Work to be completed.
Print out the complete set of records below, exactly as they read.

Data shown.
==========
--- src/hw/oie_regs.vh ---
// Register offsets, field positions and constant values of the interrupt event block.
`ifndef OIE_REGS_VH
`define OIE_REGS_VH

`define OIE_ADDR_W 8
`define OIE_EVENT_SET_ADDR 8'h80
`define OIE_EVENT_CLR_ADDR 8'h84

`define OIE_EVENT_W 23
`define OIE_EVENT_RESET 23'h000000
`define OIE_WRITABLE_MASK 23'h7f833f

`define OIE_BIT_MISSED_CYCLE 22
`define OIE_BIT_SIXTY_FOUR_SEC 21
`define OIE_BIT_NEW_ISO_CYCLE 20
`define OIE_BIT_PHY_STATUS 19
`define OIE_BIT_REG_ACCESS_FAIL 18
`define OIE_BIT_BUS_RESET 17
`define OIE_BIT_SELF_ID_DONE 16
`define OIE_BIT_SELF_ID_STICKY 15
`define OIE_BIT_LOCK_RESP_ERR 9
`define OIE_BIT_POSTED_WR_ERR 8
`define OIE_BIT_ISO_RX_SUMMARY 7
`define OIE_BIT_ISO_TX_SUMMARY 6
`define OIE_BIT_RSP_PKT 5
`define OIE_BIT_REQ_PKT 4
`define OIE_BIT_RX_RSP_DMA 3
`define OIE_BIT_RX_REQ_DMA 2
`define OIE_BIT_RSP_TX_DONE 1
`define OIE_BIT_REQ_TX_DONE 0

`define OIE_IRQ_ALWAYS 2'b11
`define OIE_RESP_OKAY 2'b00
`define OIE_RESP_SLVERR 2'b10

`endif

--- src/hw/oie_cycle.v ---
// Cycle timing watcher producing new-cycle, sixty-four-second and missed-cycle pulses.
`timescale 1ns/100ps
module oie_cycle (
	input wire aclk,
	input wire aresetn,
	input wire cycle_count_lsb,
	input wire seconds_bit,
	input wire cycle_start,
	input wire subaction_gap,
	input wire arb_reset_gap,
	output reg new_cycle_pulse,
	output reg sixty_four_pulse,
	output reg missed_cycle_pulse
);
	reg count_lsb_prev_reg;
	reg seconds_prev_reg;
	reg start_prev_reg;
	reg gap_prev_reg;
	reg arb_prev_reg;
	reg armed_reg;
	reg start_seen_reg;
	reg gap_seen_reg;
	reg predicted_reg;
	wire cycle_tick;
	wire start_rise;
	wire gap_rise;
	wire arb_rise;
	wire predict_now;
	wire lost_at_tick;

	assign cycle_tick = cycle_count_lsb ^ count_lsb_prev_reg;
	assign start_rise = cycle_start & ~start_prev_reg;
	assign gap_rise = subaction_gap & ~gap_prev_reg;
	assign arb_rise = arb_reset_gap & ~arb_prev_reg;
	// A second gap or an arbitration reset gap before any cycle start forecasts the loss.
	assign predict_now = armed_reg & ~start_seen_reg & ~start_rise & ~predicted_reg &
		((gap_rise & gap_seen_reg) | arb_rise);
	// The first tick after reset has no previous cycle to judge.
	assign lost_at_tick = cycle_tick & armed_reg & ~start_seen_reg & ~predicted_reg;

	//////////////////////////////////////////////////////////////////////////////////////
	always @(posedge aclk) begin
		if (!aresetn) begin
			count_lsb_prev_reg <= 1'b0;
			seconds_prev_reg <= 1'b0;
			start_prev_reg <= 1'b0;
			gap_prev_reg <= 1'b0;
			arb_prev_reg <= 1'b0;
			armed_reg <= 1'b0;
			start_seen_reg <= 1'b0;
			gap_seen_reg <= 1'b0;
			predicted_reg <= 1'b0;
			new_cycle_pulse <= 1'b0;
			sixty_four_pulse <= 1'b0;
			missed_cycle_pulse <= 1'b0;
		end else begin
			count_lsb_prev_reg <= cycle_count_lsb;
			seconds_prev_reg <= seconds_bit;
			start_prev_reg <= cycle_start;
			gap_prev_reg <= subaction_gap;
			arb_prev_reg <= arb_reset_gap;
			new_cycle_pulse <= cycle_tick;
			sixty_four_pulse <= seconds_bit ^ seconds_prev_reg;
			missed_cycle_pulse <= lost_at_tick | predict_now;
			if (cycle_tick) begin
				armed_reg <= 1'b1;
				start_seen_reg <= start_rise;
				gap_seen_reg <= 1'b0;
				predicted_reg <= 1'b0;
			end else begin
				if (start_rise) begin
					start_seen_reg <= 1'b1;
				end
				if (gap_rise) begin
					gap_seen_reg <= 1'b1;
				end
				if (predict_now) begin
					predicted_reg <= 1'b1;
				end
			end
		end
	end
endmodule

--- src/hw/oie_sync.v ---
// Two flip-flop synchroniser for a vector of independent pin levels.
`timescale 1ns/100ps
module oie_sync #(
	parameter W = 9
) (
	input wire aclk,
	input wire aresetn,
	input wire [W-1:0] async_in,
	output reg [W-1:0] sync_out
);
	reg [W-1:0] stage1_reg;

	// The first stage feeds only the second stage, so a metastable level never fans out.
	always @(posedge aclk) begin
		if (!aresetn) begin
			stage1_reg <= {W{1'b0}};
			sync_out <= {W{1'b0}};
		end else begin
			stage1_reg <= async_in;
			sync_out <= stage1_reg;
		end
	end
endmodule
==========
Exercise response.
--- src/hw/oie_regs.vh ---
// Register offsets, field positions and constant values of the interrupt event block.
`ifndef OIE_REGS_VH
`define OIE_REGS_VH

`define OIE_ADDR_W 8
`define OIE_EVENT_SET_ADDR 8'h80
`define OIE_EVENT_CLR_ADDR 8'h84

`define OIE_EVENT_W 23
`define OIE_EVENT_RESET 23'h000000
`define OIE_WRITABLE_MASK 23'h7f833f

`define OIE_BIT_MISSED_CYCLE 22
`define OIE_BIT_SIXTY_FOUR_SEC 21
`define OIE_BIT_NEW_ISO_CYCLE 20
`define OIE_BIT_PHY_STATUS 19
`define OIE_BIT_REG_ACCESS_FAIL 18
`define OIE_BIT_BUS_RESET 17
`define OIE_BIT_SELF_ID_DONE 16
`define OIE_BIT_SELF_ID_STICKY 15
`define OIE_BIT_LOCK_RESP_ERR 9
`define OIE_BIT_POSTED_WR_ERR 8
`define OIE_BIT_ISO_RX_SUMMARY 7
`define OIE_BIT_ISO_TX_SUMMARY 6
`define OIE_BIT_RSP_PKT 5
`define OIE_BIT_REQ_PKT 4
`define OIE_BIT_RX_RSP_DMA 3
`define OIE_BIT_RX_REQ_DMA 2
`define OIE_BIT_RSP_TX_DONE 1
`define OIE_BIT_REQ_TX_DONE 0

`define OIE_IRQ_ALWAYS 2'b11
`define OIE_RESP_OKAY 2'b00
`define OIE_RESP_SLVERR 2'b10

`endif

--- src/hw/oie_cycle.v ---
// Cycle timing watcher producing new-cycle, sixty-four-second and missed-cycle pulses.
`timescale 1ns/100ps
module oie_cycle (
	input wire aclk,
	input wire aresetn,
	input wire cycle_count_lsb,
	input wire seconds_bit,
	input wire cycle_start,
	input wire subaction_gap,
	input wire arb_reset_gap,
	output reg new_cycle_pulse,
	output reg sixty_four_pulse,
	output reg missed_cycle_pulse
);
	reg count_lsb_prev_reg;
	reg seconds_prev_reg;
	reg start_prev_reg;
	reg gap_prev_reg;
	reg arb_prev_reg;
	reg armed_reg;
	reg start_seen_reg;
	reg gap_seen_reg;
	reg predicted_reg;
	wire cycle_tick;
	wire start_rise;
	wire gap_rise;
	wire arb_rise;
	wire predict_now;
	wire lost_at_tick;

	assign cycle_tick = cycle_count_lsb ^ count_lsb_prev_reg;
	assign start_rise = cycle_start & ~start_prev_reg;
	assign gap_rise = subaction_gap & ~gap_prev_reg;
	assign arb_rise = arb_reset_gap & ~arb_prev_reg;
	// A second gap or an arbitration reset gap before any cycle start forecasts the loss.
	assign predict_now = armed_reg & ~start_seen_reg & ~start_rise & ~predicted_reg &
		((gap_rise & gap_seen_reg) | arb_rise);
	// The first tick after reset has no previous cycle to judge.
	assign lost_at_tick = cycle_tick & armed_reg & ~start_seen_reg & ~predicted_reg;

	//////////////////////////////////////////////////////////////////////////////////////
	always @(posedge aclk) begin
		if (!aresetn) begin
			count_lsb_prev_reg <= 1'b0;
			seconds_prev_reg <= 1'b0;
			start_prev_reg <= 1'b0;
			gap_prev_reg <= 1'b0;
			arb_prev_reg <= 1'b0;
			armed_reg <= 1'b0;
			start_seen_reg <= 1'b0;
			gap_seen_reg <= 1'b0;
			predicted_reg <= 1'b0;
			new_cycle_pulse <= 1'b0;
			sixty_four_pulse <= 1'b0;
			missed_cycle_pulse <= 1'b0;
		end else begin
			count_lsb_prev_reg <= cycle_count_lsb;
			seconds_prev_reg <= seconds_bit;
			start_prev_reg <= cycle_start;
			gap_prev_reg <= subaction_gap;
			arb_prev_reg <= arb_reset_gap;
			new_cycle_pulse <= cycle_tick;
			sixty_four_pulse <= seconds_bit ^ seconds_prev_reg;
			missed_cycle_pulse <= lost_at_tick | predict_now;
			if (cycle_tick) begin
				armed_reg <= 1'b1;
				start_seen_reg <= start_rise;
				gap_seen_reg <= 1'b0;
				predicted_reg <= 1'b0;
			end else begin
				if (start_rise) begin
					start_seen_reg <= 1'b1;
				end
				if (gap_rise) begin
					gap_seen_reg <= 1'b1;
				end
				if (predict_now) begin
					predicted_reg <= 1'b1;
				end
			end
		end
	end
endmodule

--- src/hw/oie_sync.v ---
// Two flip-flop synchroniser for a vector of independent pin levels.
`timescale 1ns/100ps
module oie_sync #(
	parameter W = 9
) (
	input wire aclk,
	input wire aresetn,
	input wire [W-1:0] async_in,
	output reg [W-1:0] sync_out
);
	reg [W-1:0] stage1_reg;

	// The first stage feeds only the second stage, so a metastable level never fans out.
	always @(posedge aclk) begin
		if (!aresetn) begin
			stage1_reg <= {W{1'b0}};
			sync_out <= {W{1'b0}};
		end else begin
			stage1_reg <= async_in;
			sync_out <= stage1_reg;
		end
	end
endmodule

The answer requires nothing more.